#### WHAT THE TASK REQUIRES
Scan the entries below for the string "with" and copy every line where it turns up.

↓

$ cat src/rtl/lqpi_pkg.sv
`timescale 1ns / 1ps
// ----------------------------------------------------------------------------
// lqpi_pkg
// Shared types, codes and arithmetic helpers for the luma quarter-pel
// interpolator.
// ----------------------------------------------------------------------------
package lqpi_pkg;

    typedef logic [7:0] t_pix;

    // six by six neighbourhood, [row][column], row 0 is the oldest line
    typedef logic [5:0][5:0][7:0] t_window;

    // one word in the queue between the window front and the filter back
    typedef struct packed {
        t_window win;
        logic    last;
    } t_qword;

    // configuration register indexes
    localparam logic [1:0] CFG_FRAC_X       = 2'd0;
    localparam logic [1:0] CFG_FRAC_Y       = 2'd1;
    localparam logic [1:0] CFG_BLOCK_WIDTH  = 2'd2;
    localparam logic [1:0] CFG_BLOCK_HEIGHT = 2'd3;

    // quarter-pel positions, code is {frac_y, frac_x}
    typedef enum logic [3:0] {
        QP_G, QP_A, QP_B, QP_C,
        QP_D, QP_E, QP_F, QP_G2,
        QP_H, QP_I, QP_J, QP_K,
        QP_N, QP_P, QP_Q, QP_R
    } t_qpos;

    // six-tap filter 1,-5,20,20,-5,1 on sign-extended 22-bit operands
    function automatic logic signed [21:0] tap6(
        input logic signed [21:0] p0, input logic signed [21:0] p1,
        input logic signed [21:0] p2, input logic signed [21:0] p3,
        input logic signed [21:0] p4, input logic signed [21:0] p5);
        logic signed [21:0] s23;
        logic signed [21:0] s14;
        s23 = p2 + p3;
        s14 = p1 + p4;
        return p0 + p5 + (s23 <<< 4) + (s23 <<< 2) - (s14 <<< 2) - s14;
    endfunction

    // round with +16 >> 5, clip to 0..255
    function automatic t_pix round_clip5(input logic signed [21:0] v);
        logic signed [21:0] t;
        logic signed [21:0] r;
        t = v + 22'sd16;
        r = t >>> 5;
        if (t < 0) begin
            return 8'd0;
        end else if (r > 22'sd255) begin
            return 8'd255;
        end
        return r[7:0];
    endfunction

    // round with +512 >> 10, clip to 0..255
    function automatic t_pix round_clip10(input logic signed [21:0] v);
        logic signed [21:0] t;
        logic signed [21:0] r;
        t = v + 22'sd512;
        r = t >>> 10;
        if (t < 0) begin
            return 8'd0;
        end else if (r > 22'sd255) begin
            return 8'd255;
        end
        return r[7:0];
    endfunction

    // rounded-up average of two pixels
    function automatic t_pix avg_up(input t_pix a, input t_pix b);
        logic [8:0] s;
        s = {1'b0, a} + {1'b0, b} + 9'd1;
        return s[8:1];
    endfunction

endpackage

$ cat src/rtl/lqpi_front.sv
`timescale 1ns / 1ps
`default_nettype none
// ----------------------------------------------------------------------------
// lqpi_front
// Accepts window pixels, tracks the window position, keeps five line stores
// and the six by six window, and pushes a window word for each output pixel.
// ----------------------------------------------------------------------------
module lqpi_front #(
    parameter int MAX_BLOCK_WIDTH  = 16,
    parameter int MAX_BLOCK_HEIGHT = 16
) (
    input  wire logic             i_clk,
    input  wire logic             i_rst_n,
    input  wire logic             i_valid,
    output logic                  o_stall,
    input  wire logic [7:0]       i_ref_pixel,
    input  wire logic             i_restart,
    input  wire logic [4:0]       i_block_width,
    input  wire logic [4:0]       i_block_height,
    input  wire logic             i_q_full,
    output logic                  o_q_push,
    output lqpi_pkg::t_qword      o_q_word
);

    localparam int LINE_LEN = MAX_BLOCK_WIDTH + 5;
    localparam int CW       = $clog2(MAX_BLOCK_WIDTH + 5);
    localparam int RW       = $clog2(MAX_BLOCK_HEIGHT + 5);

    logic [CW-1:0] r_col;
    logic [RW-1:0] r_row;
    logic [2:0]    r_slot;
    logic [6:0]    w_eff;
    logic [6:0]    h_eff;
    logic          col_last;
    logic          row_last;
    logic          accept;

    logic          r_b_valid;
    logic          r_b_emit;
    logic          r_b_last;
    logic [2:0]    r_b_slot;
    logic [7:0]    r_b_pix;
    logic [7:0]    r_rd [5];
    logic          b_go;
    logic          b_adv;

    lqpi_pkg::t_window r_win;
    lqpi_pkg::t_window n_win;

    // clamp the block size to 1..max
    always_comb begin
        if (i_block_width == 5'd0) begin
            w_eff = 7'd1;
        end else if ({2'b00, i_block_width} > 7'(MAX_BLOCK_WIDTH)) begin
            w_eff = 7'(MAX_BLOCK_WIDTH);
        end else begin
            w_eff = {2'b00, i_block_width};
        end
        if (i_block_height == 5'd0) begin
            h_eff = 7'd1;
        end else if ({2'b00, i_block_height} > 7'(MAX_BLOCK_HEIGHT)) begin
            h_eff = 7'(MAX_BLOCK_HEIGHT);
        end else begin
            h_eff = {2'b00, i_block_height};
        end
    end

    assign col_last = (7'(r_col) == w_eff + 7'd4);
    assign row_last = (7'(r_row) == h_eff + 7'd4);

    // stage B moves on unless it holds an output word and the queue is full
    assign b_go    = !r_b_emit || !i_q_full;
    assign b_adv   = r_b_valid && b_go;
    assign o_stall = r_b_valid && !b_go;
    assign accept  = i_valid && !o_stall;

    // advance the window position; a register write restarts the block
    always_ff @(posedge i_clk) begin
        if (!i_rst_n || i_restart) begin
            r_col  <= '0;
            r_row  <= '0;
            r_slot <= 3'd0;
        end else if (accept) begin
            if (col_last) begin
                r_col <= '0;
                if (row_last) begin
                    r_row  <= '0;
                    r_slot <= 3'd0;
                end else begin
                    r_row  <= r_row + 1'b1;
                    r_slot <= (r_slot == 3'd4) ? 3'd0 : r_slot + 3'd1;
                end
            end else begin
                r_col <= r_col + 1'b1;
            end
        end
    end

    // line stores: one memory per slot, read all at the column, write one
    for (genvar g = 0; g < 5; g++) begin : g_line
        logic [7:0] r_mem [LINE_LEN];
        always_ff @(posedge i_clk) begin
            if (accept) begin
                r_rd[g] <= r_mem[r_col];
                if (r_slot == 3'(g)) begin
                    r_mem[r_col] <= i_ref_pixel;
                end
            end
        end
    end

    // stage B control
    always_ff @(posedge i_clk) begin
        if (!i_rst_n) begin
            r_b_valid <= 1'b0;
        end else begin
            r_b_valid <= accept || (r_b_valid && !b_go);
        end
    end

    // stage B payload
    always_ff @(posedge i_clk) begin
        if (accept) begin
            r_b_pix  <= i_ref_pixel;
            r_b_slot <= r_slot;
            r_b_emit <= (7'(r_col) >= 7'd5) && (7'(r_row) >= 7'd5);
            r_b_last <= col_last && row_last;
        end
    end

    // shift the window left and bring in the new column
    always_comb begin
        logic [3:0] idx;
        for (int k = 0; k < 6; k++) begin
            for (int c = 0; c < 5; c++) begin
                n_win[k][c] = r_win[k][c+1];
            end
        end
        for (int k = 0; k < 5; k++) begin
            idx = {1'b0, r_b_slot} + 4'(k);
            if (idx >= 4'd5) begin
                idx = idx - 4'd5;
            end
            n_win[k][5] = r_rd[idx[2:0]];
        end
        n_win[5][5] = r_b_pix;
    end

    always_ff @(posedge i_clk) begin
        if (b_adv) begin
            r_win <= n_win;
        end
    end

    assign o_q_push      = b_adv && r_b_emit;
    assign o_q_word.win  = n_win;
    assign o_q_word.last = r_b_last;

endmodule
`default_nettype wire

$ cat src/rtl/lqpi_queue.sv
`timescale 1ns / 1ps
`default_nettype none
// ----------------------------------------------------------------------------
// lqpi_queue
// Two-entry queue of window words between the front and the filter back.
// ----------------------------------------------------------------------------
module lqpi_queue (
    input  wire logic             i_clk,
    input  wire logic             i_rst_n,
    input  wire logic             i_push,
    input  wire lqpi_pkg::t_qword i_word,
    output logic                  o_full,
    input  wire logic             i_pop,
    output logic                  o_empty,
    output lqpi_pkg::t_qword      o_word
);

    lqpi_pkg::t_qword r_mem [2];
    logic             r_wp;
    logic             r_rp;
    logic [1:0]       r_cnt;

    assign o_full  = (r_cnt == 2'd2);
    assign o_empty = (r_cnt == 2'd0);
    assign o_word  = r_mem[r_rp];

    // advance pointers and count
    always_ff @(posedge i_clk) begin
        if (!i_rst_n) begin
            r_wp  <= 1'b0;
            r_rp  <= 1'b0;
            r_cnt <= 2'd0;
        end else begin
            if (i_push) begin
                r_wp <= !r_wp;
            end
            if (i_pop) begin
                r_rp <= !r_rp;
            end
            case ({i_push, i_pop})
                2'b10:   r_cnt <= r_cnt + 2'd1;
                2'b01:   r_cnt <= r_cnt - 2'd1;
                default: r_cnt <= r_cnt;
            endcase
        end
    end

    // store the word
    always_ff @(posedge i_clk) begin
        if (i_push) begin
            r_mem[r_wp] <= i_word;
        end
    end

endmodule
`default_nettype wire

$ cat src/rtl/lqpi_back.sv
`timescale 1ns / 1ps
`default_nettype none
// ----------------------------------------------------------------------------
// lqpi_back
// Three-stage filter: six-tap sums, half-pel rounding and the centre sample,
// then quarter-pel selection into the output register.
// ----------------------------------------------------------------------------
module lqpi_back (
    input  wire logic             i_clk,
    input  wire logic             i_rst_n,
    input  wire logic [1:0]       i_frac_x,
    input  wire logic [1:0]       i_frac_y,
    input  wire logic             i_q_empty,
    input  wire lqpi_pkg::t_qword i_q_word,
    output logic                  o_q_pop,
    output logic                  o_valid,
    input  wire logic             i_stall,
    output logic [7:0]            o_pred_pixel,
    output logic                  o_block_end
);

    logic en;

    logic                      r_s1_valid;
    logic signed [14:0]        r_s1_row [2];
    logic signed [14:0]        r_s1_col [6];
    logic [7:0]                r_s1_g;
    logic [7:0]                r_s1_h;
    logic [7:0]                r_s1_m;
    logic                      r_s1_last;

    logic                      r_s2_valid;
    logic [7:0]                r_s2_b;
    logic [7:0]                r_s2_s;
    logic [7:0]                r_s2_hh;
    logic [7:0]                r_s2_mm;
    logic [7:0]                r_s2_j;
    logic [7:0]                r_s2_g;
    logic [7:0]                r_s2_h;
    logic [7:0]                r_s2_m;
    logic                      r_s2_last;

    logic                      r_o_valid;
    logic [7:0]                r_o_pix;
    logic                      r_o_last;
    logic [7:0]                n_o_pix;

    lqpi_pkg::t_window         win;
    lqpi_pkg::t_qpos           pos;

    // whole pipeline moves when the output register is free
    assign en      = !r_o_valid || !i_stall;
    assign o_q_pop = en && !i_q_empty;
    assign win     = i_q_word.win;

    always_ff @(posedge i_clk) begin
        if (!i_rst_n) begin
            r_s1_valid <= 1'b0;
            r_s2_valid <= 1'b0;
            r_o_valid  <= 1'b0;
        end else if (en) begin
            r_s1_valid <= !i_q_empty;
            r_s2_valid <= r_s1_valid;
            r_o_valid  <= r_s2_valid;
        end
    end

    // stage 1: row and column six-tap sums
    always_ff @(posedge i_clk) begin
        if (en) begin
            for (int r = 0; r < 2; r++) begin
                r_s1_row[r] <= 15'(lqpi_pkg::tap6(
                    22'(win[r+2][0]), 22'(win[r+2][1]), 22'(win[r+2][2]),
                    22'(win[r+2][3]), 22'(win[r+2][4]), 22'(win[r+2][5])));
            end
            for (int c = 0; c < 6; c++) begin
                r_s1_col[c] <= 15'(lqpi_pkg::tap6(
                    22'(win[0][c]), 22'(win[1][c]), 22'(win[2][c]),
                    22'(win[3][c]), 22'(win[4][c]), 22'(win[5][c])));
            end
            r_s1_g    <= win[2][2];
            r_s1_h    <= win[2][3];
            r_s1_m    <= win[3][2];
            r_s1_last <= i_q_word.last;
        end
    end

    // stage 2: half-pel samples and the centre sample
    always_ff @(posedge i_clk) begin
        if (en) begin
            r_s2_b  <= lqpi_pkg::round_clip5(22'(r_s1_row[0]));
            r_s2_s  <= lqpi_pkg::round_clip5(22'(r_s1_row[1]));
            r_s2_hh <= lqpi_pkg::round_clip5(22'(r_s1_col[2]));
            r_s2_mm <= lqpi_pkg::round_clip5(22'(r_s1_col[3]));
            r_s2_j  <= lqpi_pkg::round_clip10(lqpi_pkg::tap6(
                22'(r_s1_col[0]), 22'(r_s1_col[1]), 22'(r_s1_col[2]),
                22'(r_s1_col[3]), 22'(r_s1_col[4]), 22'(r_s1_col[5])));
            r_s2_g    <= r_s1_g;
            r_s2_h    <= r_s1_h;
            r_s2_m    <= r_s1_m;
            r_s2_last <= r_s1_last;
        end
    end

    // stage 3: pick the quarter-pel position
    assign pos = lqpi_pkg::t_qpos'({i_frac_y, i_frac_x});

    always_comb begin
        unique case (pos)
            lqpi_pkg::QP_G:  n_o_pix = r_s2_g;
            lqpi_pkg::QP_A:  n_o_pix = lqpi_pkg::avg_up(r_s2_g, r_s2_b);
            lqpi_pkg::QP_B:  n_o_pix = r_s2_b;
            lqpi_pkg::QP_C:  n_o_pix = lqpi_pkg::avg_up(r_s2_h, r_s2_b);
            lqpi_pkg::QP_D:  n_o_pix = lqpi_pkg::avg_up(r_s2_g, r_s2_hh);
            lqpi_pkg::QP_E:  n_o_pix = lqpi_pkg::avg_up(r_s2_b, r_s2_hh);
            lqpi_pkg::QP_F:  n_o_pix = lqpi_pkg::avg_up(r_s2_b, r_s2_j);
            lqpi_pkg::QP_G2: n_o_pix = lqpi_pkg::avg_up(r_s2_b, r_s2_mm);
            lqpi_pkg::QP_H:  n_o_pix = r_s2_hh;
            lqpi_pkg::QP_I:  n_o_pix = lqpi_pkg::avg_up(r_s2_hh, r_s2_j);
            lqpi_pkg::QP_J:  n_o_pix = r_s2_j;
            lqpi_pkg::QP_K:  n_o_pix = lqpi_pkg::avg_up(r_s2_mm, r_s2_j);
            lqpi_pkg::QP_N:  n_o_pix = lqpi_pkg::avg_up(r_s2_m, r_s2_hh);
            lqpi_pkg::QP_P:  n_o_pix = lqpi_pkg::avg_up(r_s2_hh, r_s2_s);
            lqpi_pkg::QP_Q:  n_o_pix = lqpi_pkg::avg_up(r_s2_s, r_s2_j);
            default:         n_o_pix = lqpi_pkg::avg_up(r_s2_mm, r_s2_s);
        endcase
    end

    always_ff @(posedge i_clk) begin
        if (en) begin
            r_o_pix  <= n_o_pix;
            r_o_last <= r_s2_last;
        end
    end

    assign o_valid      = r_o_valid;
    assign o_pred_pixel = r_o_pix;
    assign o_block_end  = r_o_last;

endmodule
`default_nettype wire

$ cat src/rtl/luma_quarter_pel_interpolator.sv
`timescale 1ns / 1ps
`default_nettype none
// ----------------------------------------------------------------------------
// luma_quarter_pel_interpolator
// Six-tap quarter-pel luma interpolation over a streamed reference window.
//
//   channel  direction  handshake                     payload
//   ref      in         i_ref_valid / o_ref_stall     i_ref_pixel
//   pred     out        o_pred_valid / i_pred_stall   o_pred_pixel, o_block_end
//   cfg      in         i_cfg_we                      i_cfg_idx, i_cfg_data
//
// One reference pixel per cycle while o_ref_stall is low; each pixel that
// completes a window gives a predicted pixel on the output after the line
// store read at its accept, the window word in the queue and three filter stages.
// The five line stores have one read and one write port each at the column.
// Reset is synchronous; the line stores are not cleared.
// A full two-entry queue stalls the front; a stalled output only stalls back.
// ----------------------------------------------------------------------------
module luma_quarter_pel_interpolator #(
    parameter int MAX_BLOCK_WIDTH  = 16,
    parameter int MAX_BLOCK_HEIGHT = 16
) (
    input  wire logic       i_clk,
    input  wire logic       i_rst_n,
    input  wire logic       i_ref_valid,
    output logic            o_ref_stall,
    input  wire logic [7:0] i_ref_pixel,
    output logic            o_pred_valid,
    input  wire logic       i_pred_stall,
    output logic [7:0]      o_pred_pixel,
    output logic            o_block_end,
    input  wire logic       i_cfg_we,
    input  wire logic [1:0] i_cfg_idx,
    input  wire logic [4:0] i_cfg_data
);

    logic [1:0]       r_frac_x;
    logic [1:0]       r_frac_y;
    logic [4:0]       r_width;
    logic [4:0]       r_height;

    logic             q_push;
    logic             q_pop;
    logic             q_full;
    logic             q_empty;
    lqpi_pkg::t_qword q_in;
    lqpi_pkg::t_qword q_out;

    // configuration registers
    always_ff @(posedge i_clk) begin
        if (!i_rst_n) begin
            r_frac_x <= 2'd0;
            r_frac_y <= 2'd0;
            r_width  <= 5'd16;
            r_height <= 5'd16;
        end else if (i_cfg_we) begin
            unique case (i_cfg_idx)
                lqpi_pkg::CFG_FRAC_X:      r_frac_x <= i_cfg_data[1:0];
                lqpi_pkg::CFG_FRAC_Y:      r_frac_y <= i_cfg_data[1:0];
                lqpi_pkg::CFG_BLOCK_WIDTH: r_width  <= i_cfg_data;
                default:                   r_height <= i_cfg_data;
            endcase
        end
    end

    lqpi_front #(
        .MAX_BLOCK_WIDTH  (MAX_BLOCK_WIDTH),
        .MAX_BLOCK_HEIGHT (MAX_BLOCK_HEIGHT)
    ) u_front (
        .i_clk          (i_clk),
        .i_rst_n        (i_rst_n),
        .i_valid        (i_ref_valid),
        .o_stall        (o_ref_stall),
        .i_ref_pixel    (i_ref_pixel),
        .i_restart      (i_cfg_we),
        .i_block_width  (r_width),
        .i_block_height (r_height),
        .i_q_full       (q_full),
        .o_q_push       (q_push),
        .o_q_word       (q_in)
    );

    lqpi_queue u_queue (
        .i_clk   (i_clk),
        .i_rst_n (i_rst_n),
        .i_push  (q_push),
        .i_word  (q_in),
        .o_full  (q_full),
        .i_pop   (q_pop),
        .o_empty (q_empty),
        .o_word  (q_out)
    );

    lqpi_back u_back (
        .i_clk        (i_clk),
        .i_rst_n      (i_rst_n),
        .i_frac_x     (r_frac_x),
        .i_frac_y     (r_frac_y),
        .i_q_empty    (q_empty),
        .i_q_word     (q_out),
        .o_q_pop      (q_pop),
        .o_valid      (o_pred_valid),
        .i_stall      (i_pred_stall),
        .o_pred_pixel (o_pred_pixel),
        .o_block_end  (o_block_end)
    );

endmodule
`default_nettype wire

↑

#### SOLVED EXERCISE
    // round with +16 >> 5, clip to 0..255
    // round with +512 >> 10, clip to 0..255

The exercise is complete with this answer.